I agree with previous statements that EF is still an implementation detail and it's okay to feel like you need to abstract it in order to do a "pure" unit test. I also agree that ideally, I would want to ensure the EF code itself works--but this involves a sandbox database, in-memory provider, etc. My approach solves both problems--you can safely unit test EF-dependent code and create integration tests to test your EF code specifically.

The way I achieved this was through simply encapsulating EF code into dedicated Query and Command classes. The idea is simple: just wrap any EF code in a class and depend on an interface in the classes that would've originally used it. The main issue I needed to solve was to avoid adding numerous dependencies to classes and setting up a lot of code in my tests.

This is where a useful, simple library comes in: Mediatr. It allows for simple in-process messaging and it does it by decoupling "requests" from the handlers that implement the code.
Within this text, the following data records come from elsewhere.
===== config.mk =====
export PLATFORM = sky130hd
export DESIGN_NAME = tsu_axis_stamp_flat
export DESIGN_NICKNAME = d
export VERILOG_FILES = /design/src/rtl/tsu_axis_stamp_if.sv /design/src/rtl/tsu_axis_stamp.sv /design/src/flat_wrapper.sv
export SDC_FILE = /design/constraint.sdc
export NUM_CORES = 1
export LEC_CHECK = 0
export CORE_ASPECT_RATIO = 0.7
export CORE_MARGIN = 2
export CORE_UTILIZATION = 39
export DETAILED_ROUTE_END_ITERATION = 8
export GPL_TIMING_DRIVEN = 0
export PLACE_DENSITY_LB_ADDON = 0.08
export SYNTH_ARGS = -nofsm -noshare
export SYNTH_HDL_FRONTEND = slang
export SYNTH_SLANG_ARGS = --single-unit

===== constraint.sdc =====
create_clock -name mac_axis_aclk -period 1.87 [get_ports mac_axis_aclk]
set_clock_uncertainty 0.15 [all_clocks]
set_input_delay 0.2805 -clock mac_axis_aclk [delete_from_list [all_inputs] [get_ports mac_axis_aclk]]
set_output_delay 0.2805 -clock mac_axis_aclk [all_outputs]
set_load 0.005 [all_outputs]

===== src/rtl/tsu_axis_stamp_if.sv =====
// 8-bit AXI-Stream link: master drives data/valid/last, slave returns ready.
interface tsu_axis_stamp_if;
  logic [7:0] tdata;
  logic       tvalid;
  logic       tlast;
  logic       tready;

  modport master (output tdata, output tvalid, output tlast, input  tready);
  modport slave  (input  tdata, input  tvalid, input  tlast, output tready);
endinterface


===== src/rtl/tsu_axis_stamp.sv =====
// Inline AXI-S time-stamping stage: stamps rtc+CORR at frame start, optionally appends it MSB first.
// Zero-latency pass-through, stalls follow m_axis.tready; frame counter present with TSU_FRAME_CNT_EN.
module tsu_axis_stamp #(
  parameter int          TS_W = 64,
  parameter int          MODE = 0,
  parameter logic [63:0] CORR = 64'd0
) (
  input  logic                   mac_axis_aclk,
  input  logic                   mac_axis_resetn,
  input  logic [63:0]            rtc_timer_in,
  tsu_axis_stamp_if.slave        s_axis,
  tsu_axis_stamp_if.master       m_axis,
  output logic [TS_W-1:0]        ts_out,
  output logic                   ts_valid
`ifdef TSU_FRAME_CNT_EN
  ,
  output logic [31:0]            frame_cnt
`endif
);

  localparam int         NB      = TS_W / 8;
  localparam logic [2:0] IDX_TOP = 3'(NB - 1);

  typedef enum logic [1:0] {S_IDLE, S_PASS, S_APPEND} state_t;

  state_t          r_state;
  state_t          w_state_nxt;
  logic [2:0]      r_idx;
  logic [TS_W-1:0] r_stamp;
  logic            r_ts_vld;
  logic            w_s_hs;
  logic            w_m_hs;
  logic            w_cap;
  logic [7:0]      w_stamp_byte;
  logic [TS_W-1:0] w_stamp_new;
  logic            w_unused_rtc;

  assign w_stamp_new  = rtc_timer_in[TS_W-1:0] + CORR[TS_W-1:0];
  assign w_unused_rtc = ^rtc_timer_in;
  assign w_s_hs       = s_axis.tvalid & s_axis.tready;
  assign w_m_hs       = m_axis.tvalid & m_axis.tready;
  assign w_cap        = w_s_hs && (r_state == S_IDLE);

  always_comb begin
    w_stamp_byte = 8'h00;
    for (int i = 0; i < NB; i++) begin
      if (r_idx == 3'(i)) begin
        w_stamp_byte = r_stamp[i*8 +: 8];
      end
    end
  end

  always_ff @(posedge mac_axis_aclk or negedge mac_axis_resetn) begin
    if (!mac_axis_resetn) begin
      r_state <= S_IDLE;
    end else begin
      r_state <= w_state_nxt;
    end
  end

  always_comb begin
    w_state_nxt   = r_state;
    s_axis.tready = 1'b0;
    m_axis.tvalid = 1'b0;
    m_axis.tdata  = s_axis.tdata;
    m_axis.tlast  = 1'b0;
    case (r_state)
      S_IDLE, S_PASS: begin
        s_axis.tready = m_axis.tready;
        m_axis.tvalid = s_axis.tvalid;
        m_axis.tlast  = (MODE == 1) ? s_axis.tlast : 1'b0;
        if (s_axis.tvalid && m_axis.tready) begin
          if (!s_axis.tlast) begin
            w_state_nxt = S_PASS;
          end else if (MODE == 0) begin
            w_state_nxt = S_APPEND;
          end else begin
            w_state_nxt = S_IDLE;
          end
        end
      end
      S_APPEND: begin
        m_axis.tvalid = 1'b1;
        m_axis.tdata  = w_stamp_byte;
        m_axis.tlast  = (r_idx == 3'd0);
        if (m_axis.tready && (r_idx == 3'd0)) begin
          w_state_nxt = S_IDLE;
        end
      end
      default: w_state_nxt = S_IDLE;
    endcase
    // Outputs must go quiet the moment reset asserts, not at the next edge.
    if (!mac_axis_resetn) begin
      s_axis.tready = 1'b0;
      m_axis.tvalid = 1'b0;
      m_axis.tlast  = 1'b0;
    end
  end

  // r_stamp doubles as the sideband value: it is only reloaded at the next frame start.
  always_ff @(posedge mac_axis_aclk or negedge mac_axis_resetn) begin
    if (!mac_axis_resetn) begin
      r_idx    <= 3'd0;
      r_stamp  <= '0;
      r_ts_vld <= 1'b0;
    end else begin
      r_ts_vld <= w_cap;
      if (w_cap) begin
        r_stamp <= w_stamp_new;
      end
      if ((r_state != S_APPEND) && (w_state_nxt == S_APPEND)) begin
        r_idx <= IDX_TOP;
      end else if ((r_state == S_APPEND) && w_m_hs) begin
        r_idx <= (r_idx == 3'd0) ? IDX_TOP : r_idx - 3'd1;
      end
    end
  end

  assign ts_out   = r_stamp;
  assign ts_valid = r_ts_vld;

`ifdef TSU_FRAME_CNT_EN
  logic [31:0] r_frame_cnt;

  always_ff @(posedge mac_axis_aclk or negedge mac_axis_resetn) begin
    if (!mac_axis_resetn) begin
      r_frame_cnt <= 32'd0;
    end else if (w_m_hs && m_axis.tlast && (r_frame_cnt != 32'hFFFF_FFFF)) begin
      r_frame_cnt <= r_frame_cnt + 32'd1;
    end
  end

  assign frame_cnt = r_frame_cnt;
`endif

endmodule


===== src/flat_wrapper.sv =====
// flat-port wrapper written by rule: the top's interface ports become plain ports
module tsu_axis_stamp_flat 
#(
  parameter int          TS_W = 64,
  parameter int          MODE = 0,
  parameter logic [63:0] CORR = 64'd0
)
  (mac_axis_aclk, mac_axis_resetn, rtc_timer_in, ts_out, ts_valid, s_axis_tdata, s_axis_tvalid, s_axis_tlast, s_axis_tready, m_axis_tdata, m_axis_tvalid, m_axis_tlast, m_axis_tready);
  tsu_axis_stamp_if s_axis_i ();
  tsu_axis_stamp_if m_axis_i ();
  input  logic mac_axis_aclk;
  input  logic mac_axis_resetn;
  input  logic [63:0] rtc_timer_in;
  output logic [TS_W-1:0] ts_out;
  output logic ts_valid;
  input wire logic [$bits(s_axis_i.tdata)-1:0] s_axis_tdata;
  input wire logic [$bits(s_axis_i.tvalid)-1:0] s_axis_tvalid;
  input wire logic [$bits(s_axis_i.tlast)-1:0] s_axis_tlast;
  output wire logic [$bits(s_axis_i.tready)-1:0] s_axis_tready;
  output wire logic [$bits(m_axis_i.tdata)-1:0] m_axis_tdata;
  output wire logic [$bits(m_axis_i.tvalid)-1:0] m_axis_tvalid;
  output wire logic [$bits(m_axis_i.tlast)-1:0] m_axis_tlast;
  input wire logic [$bits(m_axis_i.tready)-1:0] m_axis_tready;
  assign s_axis_i.tdata = s_axis_tdata;
  assign s_axis_i.tvalid = s_axis_tvalid;
  assign s_axis_i.tlast = s_axis_tlast;
  assign s_axis_tready = s_axis_i.tready;
  assign m_axis_tdata = m_axis_i.tdata;
  assign m_axis_tvalid = m_axis_i.tvalid;
  assign m_axis_tlast = m_axis_i.tlast;
  assign m_axis_i.tready = m_axis_tready;
  tsu_axis_stamp #(.TS_W(TS_W), .MODE(MODE), .CORR(CORR)) u_core (.mac_axis_aclk(mac_axis_aclk), .mac_axis_resetn(mac_axis_resetn), .rtc_timer_in(rtc_timer_in), .s_axis(s_axis_i), .m_axis(m_axis_i), .ts_out(ts_out), .ts_valid(ts_valid));
endmodule

==> metrics.md, run 1 <==
| Metric | Value |
|---|---|
| TritonRoute pass-1 iters | `4` |
| Avg Cell Area, Syn | `~13 µm²` |
| Synth Area in XOR/XNOR | `0%` |
| Pwr Density | `between 1500 and 2000 nW/µm²` |
| Vias/cell | `5.22` |
| Worst-Skew Late Latency | `approximately 0.33 ns` |
| Period utilisation layout | `136%` |
| Num CTS Buffers | `9` |
| Cell family with most CP delay | `compound AO/OA/AOI/OAI gates` |
| Seq/Total Area, Yosys | `between 40% and 50%` |
| First-pass GRT wire length | `roughly 19 mm` |
| Area leader, netlist | `dfrtp_1` |
| Startpoint Class | `flop` |
| Final nets | `between 500 and 600` |
| Max Cap Viol | `0` |
| Core Box Area | `roughly 9000 µm²` |
| Fin crit period | `~2.5 ns` |
| Largest cells by area after synthesis | `dfrtp_1 (47%), mux2_4 (20%), mux2_2 (5.2%), buf_12 (3.2%), a21oi_1 (2.2%)` |
| Worst path cell trace | `buf_6, ha_4, buf_6, nand3b_1, a221oi_4, o22ai_2, a21oi_1, buf_2` |
| Worst-margin pin slew | `between 0.5 and 0.6 ns` |
| DRT antenna net count | `0` |
| Complex-gate fraction of the synthesized area | `11.2%` |
| Most common cell after layout, fill and taps aside | `clkdlybuf4s50_1` |
| Drt total wl | `roughly 13 mm` |
| Total GRT Usage | `between 20% and 30%` |
| Synth Cell Area | `about 3700 µm²` |
| Asr flop ratio synth | `100%` |
| Antenna cells | `0` |
| Critical-path top delay cell | `dfrtp_1` |
| Final setup vio count | `79` |
| Final Hold Fails | `0` |
| Vias | `between 3000 and 4000` |
| Final core utilization | `around 71%` |
| Die Wd | `approximately 120 µm` |
| Synth warn | `0` |
| Vias in the first global route | `roughly 3300` |
| Critical Path Most Common Cell | `buf_6` |
| Dpl cells | `between 500 and 600` |
| Register area | `approximately 1800 µm²` |
| Buf/Inv on CP | `3` |
| Root Buffer | `clkbuf_16` |
| Area Overhead vs Synth | `75.9%` |
| Peak VDD IR | `around 0.00084 V` |
| WL/cell | `~21 µm` |
| Outcome | `finished, violations left` |
| Synth Instances | `around 290` |
| Mux share of post-synthesis cell area | `25.1%` |
| Layout cells sized above 1 | `37.0%` |
| Slew margin rel. | `62.0%` |
| Post-Synth Adder-Cell Area | `1.69%` |
| CTS tree | `done` |
| Predominant post-synthesis flop cell | `dfrtp_1` |
| CTS Sinks | `70` |
| Footprint of the multi-input gates | `2000 µm²` |
| Non-Filler Instances | `between 600 and 700` |
| Worst EP required | `roughly 1.4 ns` |
| H-tree depth | `3` |
| Height of the die | `around 85 µm` |
| Worst endpoint data arrival time | `2.11 ns` |
| I/O Buffers | `around 150` |
| Top-area cell type share of the netlist area | `a little under half` |
| Initial Util | `roughly two fifths` |
| Initial antenna violation count | `0` |
| Io pins | `~150` |
| Post-Synth Simple-Gate Area | `about 8.6%` |
| Final setup margin | `-0.673 ns` |
| Die ar. | `10300 µm²` |
| CP Class | `reg2out` |
| RSZ-0062 raised after global routing | `yes` |
| Max Fclk | `a little under 400 MHz` |
| Layout fillers | `661` |
| Syn Nets | `between 300 and 400` |
| Main combinational cell family by area after synthesis | `multiplexers` |
| PnR Total Power | `between 0.009 and 0.01 W` |
| Yosys cell types | `35` |
| Max Slew Vio Count | `0` |
| DRC | `0` |
| DRT iter0 DRCs | `~190` |
| Grt ovf | `0` |
| DPL Wire Length | `approximately 8.6 mm` |
| CTS Buffer Depth | `2` |
| Clk slew on worst S/H paths | `roughly 0.05 ns` |
| Type of the most critical hold path | `in2reg` |
| Largest net degree at the start of global routing | `just over 40` |
| Static leakage power | `around 2.8 nW` |
| Failing checks | `negative setup slack` |
| Setup crit end kind | `output pin` |
| Most frequent cells in the layout | `clkdlybuf4s50_1 (139), dfrtp_1 (69), mux2_4 (64)` |
| # rows | `29` |
| Placer Congestion | `0.842` |
| Post-synth EDFFs | `0` |
| Fin Setup TNS | `-36.17 ns` |
| Yosys reg bits | `70` |
| Worst stage delay on the critical path | `0.43 ns` |
| Max FO, Critical Path | `10` |
## worst register-to-register path, cell delays in order, from the launching register on
cell and delay [ns]:
dfrtp_2 0.41, buf_6 0.13, nor2b_4 0.10, and2_4 0.15, and3b_4 0.25, buf_12 0.14
buf_12 0.12, buf_12 0.12, mux2_4 0.29
## where the power goes
| part | leakage, nW | switching, W | total, W | internal (W) |
|---|---|---|---|---|
| clock network | 0.162 | 0.000631 | 0.00187 | 0.00124 |
| registers | 0.833 | 0.000756 | 0.00301 | 0.00226 |
| logic | 1.79 | 0.00171 | 0.00492 | 0.00321 |
## metrics by stage
stage                     hold WS [ns]  area [µm²]  worst slack, ns
after CTS                        0.195        6540           -0.623
after global routing             0.227        6510           -0.750
after detailed placement         0.114        5420           -0.843
after global placement           0.358        5410            -2.93
final                            0.219        6510           -0.673
after floorplan                 -0.165        3730          -0.0228
## metal layers
metal	wire length (µm)	share of wire, %	up-vias	GRT usage (%)
met4	175	1.4	0	7.40
met3	1230	9.6	13	8.44
li1	-	-	1459	-
met5	0	0	-	0
met1	5960	46	1580	36.7
met2	5460	43	161	35.6
## cell usage after synthesis (3+ instances only)
| cell | count |
|---|---|
| o21ai_0 | 10 |
| dfrtp_1 | 70 |
| a22o_1 | 3 |
| nor2b_1 | 8 |
| a31oi_1 | 4 |
| ha_1 | 5 |
| nand3b_1 | 4 |
| buf_12 | 6 |
| inv_1 | 12 |
| mux2_2 | 17 |
| nor2_1 | 4 |
| nand3_1 | 14 |
| nand2b_1 | 5 |
| o22ai_1 | 9 |
| a21oi_1 | 16 |
| a221oi_1 | 6 |
| a221o_1 | 5 |
| buf_2 | 3 |
| nand2_1 | 15 |
| clkbuf_1 | 9 |
| mux2_4 | 49 |
## state kept, by name (all words and copies together), names as in the netlist
name and count:
u_core.r_idx 3, u_core.r_state 2, u_core.ts_valid 1, u_core.ts_out 64
## what timing repair did
item	in CTS	in global routing
endpoints found under the hold margin	34	70
resized for setup	129	21
setup buffers	24	5
pin swaps	20	9
hold buffers	2	1
endpoints found under the setup margin	70	79
gates cloned	8	1
## logic make-up after synthesis
| group | after synthesis |
|---|---|
| AO/OA/AOI/OAI | 62 |
| adder cells (fa/ha/maj) | 5 |
| buffers and inverters | 32 |
| flip-flops | 70 |
| multiplexers | 66 |
| AND/OR/NAND/NOR | 57 |
## worst paths after layout
kind / startpoint / end / slack, ns / depth (start not counted)
worst max-delay path: u_core.r_idx[0]$_DFFE_PN0P_ / m_axis_tdata[4] / -0.67 / 8
worst min-delay path: m_axis_tready / u_core.r_state[0]$_DFF_PN0_ / 0.22 / 2
worst max register to register: u_core.r_state[1]$_DFF_PN0_ / u_core.ts_out[11]$_DFFE_PN0P_ / -0.12 / 8
worst min register to register: u_core.ts_out[23]$_DFFE_PN0P_ / u_core.ts_out[23]$_DFFE_PN0P_ / 0.39 / 1
max in group asynchronous: mac_axis_resetn / u_core.ts_out[32]$_DFFE_PN0P_ / 0.80 / 3
min in group asynchronous: mac_axis_resetn / u_core.r_state[1]$_DFF_PN0_ / 0.55 / 3
## layout make-up
class / count / area share [%]
Multi-Input combinational cell: 190 / 30.7
Clock buffer: 11 / 3.88
Timing Repair Buffer: 187 / 30.5
Sequential cell: 70 / 26.9
Clock inverter: 5 / 1.25
Tap cell: 124 / 2.38
Inverter: 12 / 0.692
Buffer: 17 / 3.63
Power figures use the tool's default switching activity.
==> run 2, diff against run 1 <==
--- a/config.mk
+++ b/config.mk
@@ -6,7 +6,6 @@
 export NUM_CORES = 1
 export LEC_CHECK = 0
 export CORE_ASPECT_RATIO = 0.7
-export CORE_MARGIN = 2
 export CORE_UTILIZATION = 39
 export DETAILED_ROUTE_END_ITERATION = 8
 export GPL_TIMING_DRIVEN = 0
==> run 2 against run 1 <==
The flow finishes with violations (negative hold slack, negative setup slack). Critical path type unchanged. Cell count rose by 1.5%. Hold slack got worse by 0.30 ns. Via count rose by 1.1%. Sequential share of layout area rose by 0.30 points. First-iteration DRC count fell by 16%.
==> metrics.md, run 2 (synthesis gave the netlist of run 1 again) <==
| Metric | Value |
|---|---|
| Placer Congestion | `slightly above 0.8` |
| Io pins | `153` |
| DRT antenna net count | `0` |
| RSZ-0062 raised after global routing | `yes` |
| First-pass GRT wire length | `19.5 mm` |
| Most frequent cells in the layout | `clkdlybuf4s50_1 (139), dfrtp_1 (67), mux2_4 (54)` |
| Final nets | `580` |
| Vias in the first global route | `approximately 3400` |
| Int Pwr | `about 0.0065 W` |
| Drt total wl | `~13 mm` |
| I/O Buffers | `approximately 150` |
| Sw frac | `32.2%` |
| Type of the most critical hold path | `in2async` |
| Vias | `around 3200` |
| Worst EP required | `about 1.4 ns` |
| RR Startpoint | `u_core.r_state[1]$_DFF_PN0_` |
| Startpoint Class | `flop` |
| Largest net degree at the start of global routing | `51` |
| Cell family with most CP delay | `buffers and inverters` |
| Worst-Skew Late Latency | `approximately 0.32 ns` |
| Worst stage delay on the critical path | `between 0.4 and 0.5 ns` |
| Dpl ws | `-0.838 ns` |
| Final setup vio count | `slightly below 60` |
| R2R depth | `8` |
| Non-Filler Instances | `approximately 630` |
| Final Hold Fails | `46` |
| Comb power frac | `a little over 50%` |
| CP Class | `reg2out` |
| Highest metal used | `met4` |
| Num CTS Buffers | `9` |
| Max Fclk | `a little under 400 MHz` |
| Worst Setup EP | `m_axis_tdata[6]` |
| DRC | `0` |
| Outcome | `finished, violations left` |
| Root Buffer | `clkbuf_16` |
| Hold Buf Count CTS | `3` |
| Area Overhead vs Synth | `74.2%` |
| Most common cell after layout, fill and taps aside | `clkdlybuf4s50_1` |
| H-tree depth | `3` |
| Worst Setup SP | `u_core.r_idx[0]$_DFFE_PN0P_` |
| Layout fillers | `between 600 and 700` |
| Setup crit end kind | `output pin` |
| Net Sw Power | `about 0.003 W` |
| Initial Util | `40.5%` |
| Period utilisation layout | `135%` |
| Buf/Inv on CP | `4` |
| Critical Path Most Common Cell | `buf_6` |
| Crit path depth | `9` |
| Worst endpoint data arrival time | `2.10 ns` |
| Max Cap Viol | `0` |
| Max Slew Vio Count | `0` |
| Final instance area | `6440 µm²` |
| Dpl cells | `approximately 570` |
| Height of the die | `between 80 and 90 µm` |
| Vias/cell | `5.20` |
| Register area | `approximately 1800 µm²` |
| Final hold slack | `-0.0818 ns` |
| Clk slew on worst S/H paths | `around 0.05 ns` |
| Grt ovf | `0` |
| Wire length on met2 | `roughly 5.5 mm` |
| CTS Buffer Depth | `2` |
| Peak VDD IR | `approximately 0.00065 V` |
| Final setup margin | `-0.658 ns` |
| Pwr Density | `roughly 1500 nW/µm²` |
| CTS Sinks | `70` |
| Fin crit period | `~2.5 ns` |
| DRT iter0 DRCs | `between 150 and 200` |
| Number of flip-flops in the largest register | `64` |
| Worst-margin pin slew | `roughly 1.1 ns` |
| CTS tree | `done` |
| Static leakage power | `~2.8 nW` |
| Reg2reg end | `u_core.ts_out[53]$_DFFE_PN0P_` |
| WL/cell | `20.3 µm` |
| Clock network fraction of total power | `roughly 17%` |
| Core Box Area | `approximately 9100 µm²` |
| Critical-path top delay cell | `dfrtp_2` |
| # rows | `29` |
| Die Wd | `between 100 and 150 µm` |
| Worst path cell trace | `inv_4, ha_4, nor2b_4, buf_6, buf_6, a221o_1, o211ai_1, a31oi_1, buf_2` |
| Share of power burned in registers | `31.7%` |
| Failing checks | `negative hold slack, negative setup slack` |
| M1 WL | `6.01 mm` |
| Antenna cells | `0` |
| Total GRT Usage | `26.5%` |
| Layout cells sized above 1 | `between 30 and 40%` |
| Reg2Reg Setup Slack | `-0.11 ns` |
| Slew margin rel. | `28.7%` |
| Placed cell area | `5430 µm²` |
| Die ar. | `9890 µm²` |
| TritonRoute pass-1 iters | `4` |
| Max FO, Critical Path | `4` |
| Routed wl met3 | `between 800 and 900 µm` |
| Initial antenna violation count | `0` |
| DPL Wire Length | `between 8 and 9 mm` |
| Footprint of the multi-input gates | `approximately 1900 µm²` |
run 2: cell types whose count changed in the layout (fill, tap and decap cells not counted), sizes merged:
cell,before,now
clkbuf,20,22
dlygate4sd3,1,0
dlymetal6s4s,0,1
clkinvlp,1,0
clkinv,2,1
buf,54,65
bufinv,2,0
run 2: layout make-up:
cell class / instances / share of cell area [%]
well taps: 124 / 2.41
plain buffers: 16 / 3.71
inverters: 12 / 0.777
flip-flops and latches: 70 / 27.2
clock buffers: 13 / 4.19
clock inverters: 1 / 0.0777
multi-input cells: 190 / 29.7
repair buffers: 199 / 31.8
run 2: worst min-delay path by stage:
stage	end	start	slack (ns)
floorplan	u_core.r_idx[0]$_DFFE_PN0P_	mac_axis_resetn	-0.17
global placement	u_core.ts_out[23]$_DFFE_PN0P_	u_core.ts_out[23]$_DFFE_PN0P_	0.36
detailed placement	u_core.ts_out[20]$_DFFE_PN0P_	mac_axis_resetn	0.06
CTS	u_core.ts_out[27]$_DFFE_PN0P_	mac_axis_resetn	-0.08
global route	u_core.ts_out[43]$_DFFE_PN0P_	mac_axis_resetn	-0.06
finish	u_core.ts_out[43]$_DFFE_PN0P_	mac_axis_resetn	-0.08
run 2: worst reg2reg max path, cell delays in order (launching register included):
cell and delay [ns]:
dfrtp_2 0.41, buf_6 0.13, nor2b_4 0.10, and2_4 0.15
and3b_4 0.22, buf_12 0.13, buf_12 0.13, clkbuf_16 0.16
mux2_4 0.29
run 2: power by group through the flow:
stage	sequential (W)	clock (W)	combinational [W]
2_1_floorplan	0.00285	0	0.00193
3_3_place_gp	0.00298	0	0.00409
3_5_place_dp	0.00299	0	0.00414
4_1_cts	0.00301	0.00164	0.00476
5_1_grt	0.00312	0.00170	0.00523
6_report	0.00303	0.00160	0.00492
run 2: through the flow:
step                      total power, W  TNS, ns  utilization [%]  hold slack [ns]
after global routing              0.0100   -11.30             70.5          -0.0628
after detailed placement         0.00713   -32.09             59.4           0.0621
after floorplan                  0.00478   -0.104                -           -0.165
after global placement           0.00707  -362.63             59.1            0.358
final                            0.00954    -8.36             70.5          -0.0818
after CTS                        0.00941    -7.94             69.6          -0.0755
run 2: repair_timing:
item                                    CTS  global route
resized for setup                       110            33
endpoints found under the setup margin   62            99
buffers inserted                         27            15
endpoints found under the hold margin    70            46
gates cloned                              4             1
pin swaps                                18            11
run 2: layer usage:
layer	vias up	global-route usage, %
met5	-	0
met1	1607	37.1
met3	18	8.61
met2	140	38.7
met4	0	8.29
li1	1483	-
This has an added benefit of decoupling the "what" from the "how". For example, by encapsulating the EF code into small chunks it allows you to replace the implementations with another provider or totally different mechanism, because all you are doing is sending a request to perform an action.

Utilizing dependency injection (with or without a framework--your preference), we can easily mock the mediator and control the request/response mechanisms to enable unit testing EF code.

First, let's say we have a service that has business logic we need to test:

public class FeatureService {

  private readonly IMediator _mediator;

  public FeatureService(IMediator mediator) {
    _mediator = mediator;
  }

  public async Task ComplexBusinessLogic() {
    // retrieve relevant objects

    var results = await _mediator.Send(new GetRelevantDbObjectsQuery());
    // normally, this would have looked like...
    // var results = _myDbContext.DbObjects.Where(x => foo).ToList();

    // perform business logic
    // ...    
  }
}

Do you start to see the benefit of this approach? Not only are you explicitly encapsulating all EF-related code into descriptive classes, you are allowing extensibility by removing the implementation concern of "how" this request is handled--this class doesn't care if the relevant objects come from EF, MongoDB, or a text file.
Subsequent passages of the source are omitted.